Dataset items
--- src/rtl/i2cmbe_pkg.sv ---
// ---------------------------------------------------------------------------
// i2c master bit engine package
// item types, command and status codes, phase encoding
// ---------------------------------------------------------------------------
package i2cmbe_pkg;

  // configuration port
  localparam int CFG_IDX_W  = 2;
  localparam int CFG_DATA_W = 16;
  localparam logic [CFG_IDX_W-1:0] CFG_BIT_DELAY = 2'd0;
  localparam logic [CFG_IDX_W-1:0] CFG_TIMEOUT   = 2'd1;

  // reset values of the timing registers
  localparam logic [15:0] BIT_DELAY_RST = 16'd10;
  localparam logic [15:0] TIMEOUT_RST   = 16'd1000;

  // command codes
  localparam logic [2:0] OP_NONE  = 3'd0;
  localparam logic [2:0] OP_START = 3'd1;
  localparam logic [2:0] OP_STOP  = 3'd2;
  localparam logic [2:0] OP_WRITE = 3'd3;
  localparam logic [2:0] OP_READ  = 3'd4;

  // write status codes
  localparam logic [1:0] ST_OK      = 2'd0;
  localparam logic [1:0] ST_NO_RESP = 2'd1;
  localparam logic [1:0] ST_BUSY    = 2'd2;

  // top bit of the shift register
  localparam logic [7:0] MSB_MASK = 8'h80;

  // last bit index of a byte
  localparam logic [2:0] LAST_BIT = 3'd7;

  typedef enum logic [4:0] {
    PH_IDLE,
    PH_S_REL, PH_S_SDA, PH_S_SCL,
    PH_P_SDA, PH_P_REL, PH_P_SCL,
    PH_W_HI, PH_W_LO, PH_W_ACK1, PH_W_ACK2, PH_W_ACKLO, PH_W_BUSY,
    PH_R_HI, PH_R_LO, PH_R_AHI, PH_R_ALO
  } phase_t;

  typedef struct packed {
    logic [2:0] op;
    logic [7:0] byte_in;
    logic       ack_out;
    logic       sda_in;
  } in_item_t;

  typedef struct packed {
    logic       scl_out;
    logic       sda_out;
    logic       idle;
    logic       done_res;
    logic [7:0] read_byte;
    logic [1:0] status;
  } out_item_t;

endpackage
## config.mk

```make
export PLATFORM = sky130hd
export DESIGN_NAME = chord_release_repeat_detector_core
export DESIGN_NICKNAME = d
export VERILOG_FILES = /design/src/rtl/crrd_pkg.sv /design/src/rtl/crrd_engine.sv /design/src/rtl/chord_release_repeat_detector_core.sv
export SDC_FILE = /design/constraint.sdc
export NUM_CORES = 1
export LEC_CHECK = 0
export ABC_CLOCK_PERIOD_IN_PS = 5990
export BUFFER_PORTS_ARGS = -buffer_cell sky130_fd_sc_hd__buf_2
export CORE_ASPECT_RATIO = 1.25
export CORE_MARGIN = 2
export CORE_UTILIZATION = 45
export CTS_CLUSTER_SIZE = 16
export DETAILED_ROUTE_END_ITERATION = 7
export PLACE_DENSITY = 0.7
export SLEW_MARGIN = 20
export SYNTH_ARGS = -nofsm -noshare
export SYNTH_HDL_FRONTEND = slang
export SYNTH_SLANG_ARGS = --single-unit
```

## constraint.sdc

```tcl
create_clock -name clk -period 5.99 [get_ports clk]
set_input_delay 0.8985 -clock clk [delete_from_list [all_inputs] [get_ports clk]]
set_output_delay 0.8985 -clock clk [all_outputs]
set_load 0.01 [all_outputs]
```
...
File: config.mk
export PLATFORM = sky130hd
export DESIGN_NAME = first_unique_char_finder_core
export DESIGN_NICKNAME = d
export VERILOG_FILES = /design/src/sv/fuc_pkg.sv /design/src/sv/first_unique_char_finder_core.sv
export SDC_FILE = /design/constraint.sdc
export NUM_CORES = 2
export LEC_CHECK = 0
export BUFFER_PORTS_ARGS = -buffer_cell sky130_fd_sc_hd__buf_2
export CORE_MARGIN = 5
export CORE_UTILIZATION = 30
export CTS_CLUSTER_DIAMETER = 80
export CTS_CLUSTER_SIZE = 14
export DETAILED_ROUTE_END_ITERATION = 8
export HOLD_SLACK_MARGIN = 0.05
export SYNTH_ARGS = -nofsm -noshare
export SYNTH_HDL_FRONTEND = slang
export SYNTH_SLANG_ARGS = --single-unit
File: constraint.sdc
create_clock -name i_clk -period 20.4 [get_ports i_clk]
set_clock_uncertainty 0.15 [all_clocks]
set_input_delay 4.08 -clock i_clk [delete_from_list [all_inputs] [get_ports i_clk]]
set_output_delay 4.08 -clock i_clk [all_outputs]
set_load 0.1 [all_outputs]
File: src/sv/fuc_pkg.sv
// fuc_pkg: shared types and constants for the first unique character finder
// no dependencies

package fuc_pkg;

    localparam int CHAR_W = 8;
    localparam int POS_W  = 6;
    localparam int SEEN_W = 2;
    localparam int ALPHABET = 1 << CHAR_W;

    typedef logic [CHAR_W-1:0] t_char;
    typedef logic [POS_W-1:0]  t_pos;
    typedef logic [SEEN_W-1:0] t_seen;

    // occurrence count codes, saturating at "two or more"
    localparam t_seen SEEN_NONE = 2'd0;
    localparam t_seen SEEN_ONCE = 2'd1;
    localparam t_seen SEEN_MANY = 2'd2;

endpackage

#### Exercise objective:
Working through the records, copy each line in which the word "codes" appears.

#### Completed task:
// item types, command and status codes, phase encoding
  // command codes
  // write status codes
    // occurrence count codes, saturating at "two or more"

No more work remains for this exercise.